[SOURCE RECORDS Boundary: Start]

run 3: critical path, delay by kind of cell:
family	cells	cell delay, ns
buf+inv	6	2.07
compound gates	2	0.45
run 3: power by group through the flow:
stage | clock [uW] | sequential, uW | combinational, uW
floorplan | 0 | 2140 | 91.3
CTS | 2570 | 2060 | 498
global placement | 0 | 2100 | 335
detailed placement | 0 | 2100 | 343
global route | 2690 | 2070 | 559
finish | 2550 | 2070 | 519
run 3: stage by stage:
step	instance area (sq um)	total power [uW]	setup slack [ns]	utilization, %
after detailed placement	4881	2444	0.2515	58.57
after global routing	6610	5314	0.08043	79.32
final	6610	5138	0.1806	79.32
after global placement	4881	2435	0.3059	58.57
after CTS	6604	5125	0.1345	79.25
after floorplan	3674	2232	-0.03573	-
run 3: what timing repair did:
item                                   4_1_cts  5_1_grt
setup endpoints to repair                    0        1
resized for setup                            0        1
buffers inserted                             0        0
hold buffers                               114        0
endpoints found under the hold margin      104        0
### src/hw/rrse_exec.sv
// executor for return-with-literal, return, rotate-left and sleep
// Overview of operation
// - return-with-literal loads accumulator with literal
// - it reloads pointer from stack top, pops
// - one word, two cycles, flags untouched
// - return pops stack into pointer, flags untouched
// - return takes two instruction cycles
// - rotate file register left through carry only
// - destination bit picks accumulator or file register
// - rotate is one word, one cycle
// - sleep clears watchdog counter and prescaler
// - sleep sets watchdog expiry flag
// - sleep clears power-down flag
// - then sleep stops oscillator, enters sleep
`timescale 1ns/1ps

module rrse_exec
    import rrse_pkg::*;
(
    input wire logic clock,
    input wire logic rst,
    input wire rrse_bus_t bus,
    output logic [7:0] rdata_q,
    input wire logic instr_valid,
    input wire rrse_instr_t instr,
    output logic instr_ready_q,
    output logic instr_done_q,
    input wire logic wake,
    output logic [IP_W-1:0] instr_pointer_q,
    output logic [7:0] acc_q,
    output logic sleeping_q,
    output logic osc_run_q
);

    // ==========================================================
    // state
    rrse_state_t state_q;
    logic [7:0] file_q [FILE_DEPTH];
    logic [IP_W-1:0] stack_q [STK_DEPTH];
    logic [STK_PTR_W-1:0] stk_ptr_q;
    logic [STK_CNT_W-1:0] stk_cnt_q;
    logic [7:0] stk_lo_q;
    logic carry_q;
    logic expiry_flag_q;
    logic power_down_flag_q;
    logic [7:0] ctrl_q;
    logic [7:0] watchdog_counter_q;
    logic [7:0] presc_q;

    // ==========================================================
    // decode
    logic accept;
    logic do_ret_lit;
    logic do_return;
    logic do_rot;
    logic do_sleep;
    logic do_pop;
    logic [7:0] rot_src;
    logic [7:0] rot_res;
    logic bus_file;
    logic bus_push;
    logic [STK_PTR_W-1:0] top_idx;
    logic [IP_W-1:0] stack_top;

    assign accept = instr_valid && instr_ready_q;
    assign do_ret_lit = accept && (instr.op == OP_RET_LIT);
    assign do_return = accept && (instr.op == OP_RETURN);
    assign do_rot = accept && (instr.op == OP_ROT_LEFT);
    assign do_sleep = accept && (instr.op == OP_SLEEP);
    assign do_pop = do_ret_lit || do_return;
    assign rot_src = file_q[instr.addr];
    assign rot_res = {rot_src[6:0], carry_q};
    assign bus_file = bus.addr[FILE_SEL_BIT];
    // a push from software that meets a pop is dropped to keep one pointer move a cycle
    assign bus_push = bus.wr && !bus_file && (bus.addr == REG_STK_HI) && !do_pop;
    assign top_idx = stk_ptr_q - 3'h1;
    assign stack_top = stack_q[top_idx];

    // ==========================================================
    // sequencing
    always_ff @(posedge clock or posedge rst) begin
        if (rst) begin
            state_q <= S_RUN;
        end else begin
            unique case (state_q)
                S_RUN: begin
                    if (do_pop) begin
                        // returns hold the issue port for a second cycle
                        state_q <= S_SECOND;
                    end else if (do_sleep) begin
                        state_q <= S_SLEEP;
                    end
                end
                S_SECOND: begin
                    state_q <= S_RUN;
                end
                S_SLEEP: begin
                    if (wake) begin
                        state_q <= S_RUN;
                    end
                end
                default: begin
                    state_q <= S_RUN;
                end
            endcase
        end
    end

    // ready drops for the second cycle of a return and for all of sleep
    always_ff @(posedge clock or posedge rst) begin
        if (rst) begin
            instr_ready_q <= 1'b0;
        end else begin
            unique case (state_q)
                S_RUN: begin
                    instr_ready_q <= !(do_pop || do_sleep);
                end
                S_SECOND: begin
                    instr_ready_q <= 1'b1;
                end
                S_SLEEP: begin
                    instr_ready_q <= wake;
                end
                default: begin
                    instr_ready_q <= 1'b0;
                end
            endcase
        end
    end

    always_ff @(posedge clock or posedge rst) begin
        if (rst) begin
            instr_done_q <= 1'b0;
        end else begin
            unique case (state_q)
                S_RUN: begin
                    instr_done_q <= accept && !do_pop;
                end
                S_SECOND: begin
                    instr_done_q <= 1'b1;
                end
                S_SLEEP: begin
                    instr_done_q <= 1'b0;
                end
                default: begin
                    instr_done_q <= 1'b0;
                end
            endcase
        end
    end

    // sleep flag and stopped oscillator come and go together
    always_ff @(posedge clock or posedge rst) begin
        if (rst) begin
            sleeping_q <= 1'b0;
        end else if (do_sleep) begin
            sleeping_q <= 1'b1;
        end else if (state_q == S_SLEEP && wake) begin
            sleeping_q <= 1'b0;
        end
    end

    always_ff @(posedge clock or posedge rst) begin
        if (rst) begin
            osc_run_q <= 1'b1;
        end else if (do_sleep) begin
            osc_run_q <= 1'b0;
        end else if (state_q == S_SLEEP && wake) begin
            osc_run_q <= 1'b1;
        end
    end

    // ==========================================================
    // accumulator
    always_ff @(posedge clock or posedge rst) begin
        if (rst) begin
            acc_q <= ACC_RST;
        end else if (do_ret_lit) begin
            acc_q <= instr.lit;
        end else if (do_rot && instr.dest == DEST_ACC) begin
            acc_q <= rot_res;
        end else if (bus.wr && bus.addr == REG_ACC) begin
            acc_q <= bus.wdata;
        end
    end

    // ==========================================================
    // file registers, no reset so they map onto plain storage
    always_ff @(posedge clock) begin
        if (do_rot && instr.dest == DEST_FILE) begin
            file_q[instr.addr] <= rot_res;
        end else if (bus.wr && bus_file) begin
            file_q[bus.addr[FILE_ADDR_W-1:0]] <= bus.wdata;
        end
    end

    // ==========================================================
    // carry: only the rotate touches it among the four operations
    always_ff @(posedge clock or posedge rst) begin
        if (rst) begin
            carry_q <= 1'b0;
        end else if (do_rot) begin
            carry_q <= rot_src[7];
        end else if (bus.wr && bus.addr == REG_STATUS) begin
            carry_q <= bus.wdata[ST_CARRY];
        end
    end

    // ==========================================================
    // instruction pointer
    always_ff @(posedge clock or posedge rst) begin
        if (rst) begin
            instr_pointer_q <= IP_RST;
        end else if (do_pop) begin
            instr_pointer_q <= stack_top;
        end else if (accept) begin
            instr_pointer_q <= instr_pointer_q + 13'h0001;
        end else if (bus.wr && bus.addr == REG_IP_LO) begin
            instr_pointer_q[7:0] <= bus.wdata;
        end else if (bus.wr && bus.addr == REG_IP_HI) begin
            instr_pointer_q[IP_W-1:8] <= bus.wdata[IP_W-9:0];
        end
    end

    // ==========================================================
    // return stack: circular, so an empty pop wraps like the pointer does
    always_ff @(posedge clock or posedge rst) begin
        if (rst) begin
            stk_ptr_q <= '0;
            stk_cnt_q <= '0;
            stk_lo_q <= 8'h00;
        end else begin
            if (bus.wr && bus.addr == REG_STK_LO) begin
                stk_lo_q <= bus.wdata;
            end
            if (do_pop) begin
                stk_ptr_q <= top_idx;
                if (stk_cnt_q != '0) begin
                    stk_cnt_q <= stk_cnt_q - 4'h1;
                end
            end else if (bus_push) begin
                stk_ptr_q <= stk_ptr_q + 3'h1;
                if (stk_cnt_q != 4'(STK_DEPTH)) begin
                    stk_cnt_q <= stk_cnt_q + 4'h1;
                end
            end
        end
    end

    always_ff @(posedge clock) begin
        if (bus_push) begin
            stack_q[stk_ptr_q] <= {bus.wdata[IP_W-9:0], stk_lo_q};
        end
    end

    // ==========================================================
    // control
    always_ff @(posedge clock or posedge rst) begin
        if (rst) begin
            ctrl_q <= CTRL_RST;
        end else if (bus.wr && bus.addr == REG_CTRL) begin
            ctrl_q <= bus.wdata;
        end
    end

    // ==========================================================
    // watchdog: prescaler wrap is the enable pulse for the counter
    logic presc_wrap;
    logic wdog_timeout;

    assign presc_wrap = ctrl_q[CTRL_WDOG_EN] && (presc_q == PRESC_MAX);
    assign wdog_timeout = presc_wrap && (watchdog_counter_q == WDOG_MAX);

    always_ff @(posedge clock or posedge rst) begin
        if (rst) begin
            presc_q <= PRESC_RST;
        end else if (do_sleep) begin
            presc_q <= PRESC_RST;
        end else if (ctrl_q[CTRL_WDOG_EN]) begin
            presc_q <= presc_q + 8'h01;
        end
    end

    always_ff @(posedge clock or posedge rst) begin
        if (rst) begin
            watchdog_counter_q <= WDOG_RST;
        end else if (do_sleep) begin
            watchdog_counter_q <= WDOG_RST;
        end else if (presc_wrap) begin
            watchdog_counter_q <= watchdog_counter_q + 8'h01;
        end
    end

    // ==========================================================
    // status flags: sleep wins over a timeout in the same cycle
    always_ff @(posedge clock or posedge rst) begin
        if (rst) begin
            expiry_flag_q <= EXPIRY_RST;
            power_down_flag_q <= PDOWN_RST;
        end else begin
            if (do_sleep) begin
                expiry_flag_q <= 1'b1;
                power_down_flag_q <= 1'b0;
            end else if (wdog_timeout) begin
                expiry_flag_q <= 1'b0;
            end
        end
    end

    // ==========================================================
    // register read port
    always_ff @(posedge clock or posedge rst) begin
        if (rst) begin
            rdata_q <= 8'h00;
        end else if (bus.rd) begin
            if (bus_file) begin
                rdata_q <= file_q[bus.addr[FILE_ADDR_W-1:0]];
            end else begin
                unique case (bus.addr)
                    REG_ACC: rdata_q <= acc_q;
                    REG_STATUS: rdata_q <= {4'h0, sleeping_q, power_down_flag_q,
                        expiry_flag_q, carry_q};
                    REG_IP_LO: rdata_q <= instr_pointer_q[7:0];
                    REG_IP_HI: rdata_q <= {3'h0, instr_pointer_q[IP_W-1:8]};
                    REG_CTRL: rdata_q <= ctrl_q;
                    REG_WDOG: rdata_q <= watchdog_counter_q;
                    REG_STK_LO: rdata_q <= stack_top[7:0];
                    REG_STK_HI: rdata_q <= {3'h0, stack_top[IP_W-1:8]};
                    REG_STK_CNT: rdata_q <= {4'h0, stk_cnt_q};
                    REG_PRESC: rdata_q <= presc_q;
                    default: rdata_q <= 8'h00;
                endcase
            end
        end else begin
            rdata_q <= 8'h00;
        end
    end

endmodule : rrse_exec
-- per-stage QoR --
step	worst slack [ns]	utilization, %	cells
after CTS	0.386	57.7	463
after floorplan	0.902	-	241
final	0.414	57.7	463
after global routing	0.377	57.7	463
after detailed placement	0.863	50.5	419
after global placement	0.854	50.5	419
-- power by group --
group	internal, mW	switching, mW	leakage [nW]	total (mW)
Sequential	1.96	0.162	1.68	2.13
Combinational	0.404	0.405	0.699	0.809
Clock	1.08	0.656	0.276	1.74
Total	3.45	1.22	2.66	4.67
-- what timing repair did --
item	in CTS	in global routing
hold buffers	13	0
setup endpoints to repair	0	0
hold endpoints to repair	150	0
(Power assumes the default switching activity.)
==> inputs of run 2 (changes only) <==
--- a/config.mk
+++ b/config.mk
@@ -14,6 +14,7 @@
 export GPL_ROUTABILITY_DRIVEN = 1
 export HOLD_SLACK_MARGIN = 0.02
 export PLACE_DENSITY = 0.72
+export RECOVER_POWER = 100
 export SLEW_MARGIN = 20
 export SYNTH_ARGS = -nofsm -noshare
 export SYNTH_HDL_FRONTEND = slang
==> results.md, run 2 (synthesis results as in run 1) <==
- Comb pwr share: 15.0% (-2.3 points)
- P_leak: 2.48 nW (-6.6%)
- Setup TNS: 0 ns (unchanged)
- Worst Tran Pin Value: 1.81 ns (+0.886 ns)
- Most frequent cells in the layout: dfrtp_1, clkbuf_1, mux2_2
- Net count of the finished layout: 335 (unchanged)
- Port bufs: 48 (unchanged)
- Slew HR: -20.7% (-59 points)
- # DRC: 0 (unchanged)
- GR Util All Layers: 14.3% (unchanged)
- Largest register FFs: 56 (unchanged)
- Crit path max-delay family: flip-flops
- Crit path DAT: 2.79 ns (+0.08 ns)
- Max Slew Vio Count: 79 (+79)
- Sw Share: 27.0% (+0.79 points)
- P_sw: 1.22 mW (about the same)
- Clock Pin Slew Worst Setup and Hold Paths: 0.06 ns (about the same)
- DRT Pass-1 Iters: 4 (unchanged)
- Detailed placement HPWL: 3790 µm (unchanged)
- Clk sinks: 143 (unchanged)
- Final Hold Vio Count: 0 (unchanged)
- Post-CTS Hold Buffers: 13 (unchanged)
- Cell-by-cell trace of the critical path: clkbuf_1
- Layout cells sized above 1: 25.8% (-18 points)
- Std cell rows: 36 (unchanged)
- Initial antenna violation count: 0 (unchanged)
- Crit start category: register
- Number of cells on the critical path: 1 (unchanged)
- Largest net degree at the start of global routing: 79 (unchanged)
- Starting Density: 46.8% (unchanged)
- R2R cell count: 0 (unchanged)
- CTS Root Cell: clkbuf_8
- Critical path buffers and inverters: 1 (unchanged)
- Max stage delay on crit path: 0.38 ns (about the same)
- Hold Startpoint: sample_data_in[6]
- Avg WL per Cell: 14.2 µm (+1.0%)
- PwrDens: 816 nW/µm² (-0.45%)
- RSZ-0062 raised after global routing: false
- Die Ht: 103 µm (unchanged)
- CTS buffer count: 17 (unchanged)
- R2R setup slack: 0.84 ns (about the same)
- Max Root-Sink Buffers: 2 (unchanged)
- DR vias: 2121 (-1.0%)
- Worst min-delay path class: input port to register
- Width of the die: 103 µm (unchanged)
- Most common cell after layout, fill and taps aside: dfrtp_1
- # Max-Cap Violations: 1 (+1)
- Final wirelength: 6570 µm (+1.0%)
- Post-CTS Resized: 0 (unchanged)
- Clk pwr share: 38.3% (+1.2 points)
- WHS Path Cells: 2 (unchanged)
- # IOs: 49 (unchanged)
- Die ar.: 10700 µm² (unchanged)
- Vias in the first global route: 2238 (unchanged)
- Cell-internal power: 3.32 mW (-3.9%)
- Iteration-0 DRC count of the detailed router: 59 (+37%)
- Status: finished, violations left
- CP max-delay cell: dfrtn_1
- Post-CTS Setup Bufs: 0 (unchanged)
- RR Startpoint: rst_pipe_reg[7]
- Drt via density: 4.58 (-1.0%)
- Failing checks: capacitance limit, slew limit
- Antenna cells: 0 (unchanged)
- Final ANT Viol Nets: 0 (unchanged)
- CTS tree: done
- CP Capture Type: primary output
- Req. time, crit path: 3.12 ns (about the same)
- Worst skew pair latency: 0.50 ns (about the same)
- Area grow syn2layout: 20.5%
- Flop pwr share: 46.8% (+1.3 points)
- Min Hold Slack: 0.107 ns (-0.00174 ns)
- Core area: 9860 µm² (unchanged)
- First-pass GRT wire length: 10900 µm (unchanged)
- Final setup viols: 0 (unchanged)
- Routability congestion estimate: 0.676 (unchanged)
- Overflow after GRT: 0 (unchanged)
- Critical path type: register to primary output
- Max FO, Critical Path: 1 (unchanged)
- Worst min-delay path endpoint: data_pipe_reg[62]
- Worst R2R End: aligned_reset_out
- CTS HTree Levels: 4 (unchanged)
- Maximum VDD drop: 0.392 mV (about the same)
[src/design/fsrel_pkg.sv]
// package of register offsets, keys and reset values for the safety output release block
package fsrel_pkg;

	// ************************************************
	// register byte offsets
	// ************************************************
	localparam logic [7:0] FSREL_OFS_WIN_DUR = 8'h00;
	localparam logic [7:0] FSREL_OFS_WIN_NOT = 8'h04;
	localparam logic [7:0] FSREL_OFS_ANSWER = 8'h08;
	localparam logic [7:0] FSREL_OFS_STATE = 8'h0c;
	localparam logic [7:0] FSREL_OFS_RELEASE = 8'h10;
	localparam logic [7:0] FSREL_OFS_STATUS = 8'h14;

	// ************************************************
	// field positions and keys
	// ************************************************
	// five-bit period sits in the top bits, so a zero there turns windowing off
	localparam int FSREL_PERIOD_LSB = 11;
	localparam int FSREL_PERIOD_W = 5;
	localparam int FSREL_DBG_EXIT_BIT = 14;
	// bits [7:4] of the window word are not implemented and skip the complement check
	localparam logic [15:0] FSREL_WIN_IMPL_MASK = 16'hff0f;
	localparam logic [15:0] FSREL_GOOD_ANSWER = 16'h5ab2;
	localparam logic [15:0] FSREL_RELEASE_KEY = 16'hb2a5;

	// ************************************************
	// reset values
	// ************************************************
	localparam logic [15:0] FSREL_WIN_DUR_RST = 16'h0000;
	localparam logic [15:0] FSREL_WIN_NOT_RST = 16'hffff;
	localparam logic [3:0] FSREL_FAULT_CNT_RST = 4'h6;

	// ************************************************
	// types
	// ************************************************
	typedef enum logic [1:0] {
		FSREL_ST_INIT = 2'b00,
		FSREL_ST_DEBUG = 2'b01,
		FSREL_ST_NORMAL = 2'b11
	} fsrel_state_t;

	typedef enum logic [1:0] {
		FSREL_RESP_OKAY = 2'b00,
		FSREL_RESP_SLVERR = 2'b10
	} fsrel_resp_t;

endpackage : fsrel_pkg
===== config.mk =====
export PLATFORM = sky130hd
export DESIGN_NAME = hbgc_top
export DESIGN_NICKNAME = d
export VERILOG_FILES = /design/src/pkg/hbgc_pkg.sv /design/src/hdl/hbgc_top.sv
export SDC_FILE = /design/constraint.sdc
export NUM_CORES = 1
export LEC_CHECK = 0
export ABC_AREA = 1
export ABC_CLOCK_PERIOD_IN_PS = 2450
export BUFFER_PORTS_ARGS = -buffer_cell sky130_fd_sc_hd__buf_2
export CAP_MARGIN = 20
export CORE_ASPECT_RATIO = 0.6
export CORE_MARGIN = 2
export CORE_UTILIZATION = 49
export CTS_BUF_LIST = sky130_fd_sc_hd__clkbuf_2 sky130_fd_sc_hd__clkbuf_4 sky130_fd_sc_hd__clkbuf_8
export DETAILED_ROUTE_END_ITERATION = 8
export GPL_ROUTABILITY_DRIVEN = 0
export PLACE_DENSITY = 0.72
export SETUP_SLACK_MARGIN = 0.15
export SYNTH_ARGS = -nofsm -noshare
export SYNTH_HDL_FRONTEND = slang
export SYNTH_SLANG_ARGS = --single-unit

===== constraint.sdc =====
create_clock -name aclk -period 2.45 [get_ports aclk]
set_input_delay 0.245 -clock aclk [delete_from_list [all_inputs] [get_ports aclk]]
set_output_delay 0.245 -clock aclk [all_outputs]
set_load 0.02 [all_outputs]

===== src/pkg/hbgc_pkg.sv =====
// constants and types shared by the h-bridge gate control block
package hbgc_pkg;
   // latched interface mode code
   typedef enum logic [1:0] {
      HBGC_MODE_PHEN  = 2'h0,
      HBGC_MODE_INDEP = 2'h1,
      HBGC_MODE_PWM   = 2'h2
   } hbgc_mode_t;

   // axi4-lite register byte offsets
   localparam logic [7:0] CTRL_OFS   = 8'h00;
   localparam logic [7:0] STATUS_OFS = 8'h04;

   // control register field positions
   localparam int SHEN_BIT   = 0;
   localparam int GAIN_LSB   = 1;
   localparam int STREN_LSB  = 3;
   localparam int CLRF_BIT   = 7;

   // reset values
   localparam logic [1:0] GAIN_RST  = 2'h1;
   localparam logic [3:0] STREN_RST = 4'h3;

   // axi responses
   localparam logic [1:0] RESP_OKAY   = 2'h0;
   localparam logic [1:0] RESP_SLVERR = 2'h2;

   // times in ns and derived 25 MHz cycle counts
   localparam int CLK_NS        = 40;
   localparam int OFF_TIME_NS   = 25000;
   localparam int BLANK_NS      = 1800;
   localparam int DRIVE_NS      = 2000;
   localparam int DEAD_NS       = 240;
   localparam int POWERUP_NS    = 400;
   localparam int OFF_CYC   = OFF_TIME_NS / CLK_NS;
   localparam int BLANK_CYC = (BLANK_NS + CLK_NS - 1) / CLK_NS;
   localparam int DRIVE_CYC = (DRIVE_NS + CLK_NS - 1) / CLK_NS;
   localparam int DEAD_CYC  = (DEAD_NS + CLK_NS - 1) / CLK_NS;
   localparam int PUP_CYC   = (POWERUP_NS + CLK_NS - 1) / CLK_NS;
endpackage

[SOURCE RECORDS Boundary: End]

[TASK REQUIREMENTS] In the data above, find the line that contains "- Vias in the" and the line that contains "- Antenna cells: 0 (unchanged)". Repeat exactly those lines and every line between them, and only those.

[ANSWER BOX]
- Vias in the first global route: 2238 (unchanged)
- Cell-internal power: 3.32 mW (-3.9%)
- Iteration-0 DRC count of the detailed router: 59 (+37%)
- Status: finished, violations left
- CP max-delay cell: dfrtn_1
- Post-CTS Setup Bufs: 0 (unchanged)
- RR Startpoint: rst_pipe_reg[7]
- Drt via density: 4.58 (-1.0%)
- Failing checks: capacitance limit, slew limit
- Antenna cells: 0 (unchanged)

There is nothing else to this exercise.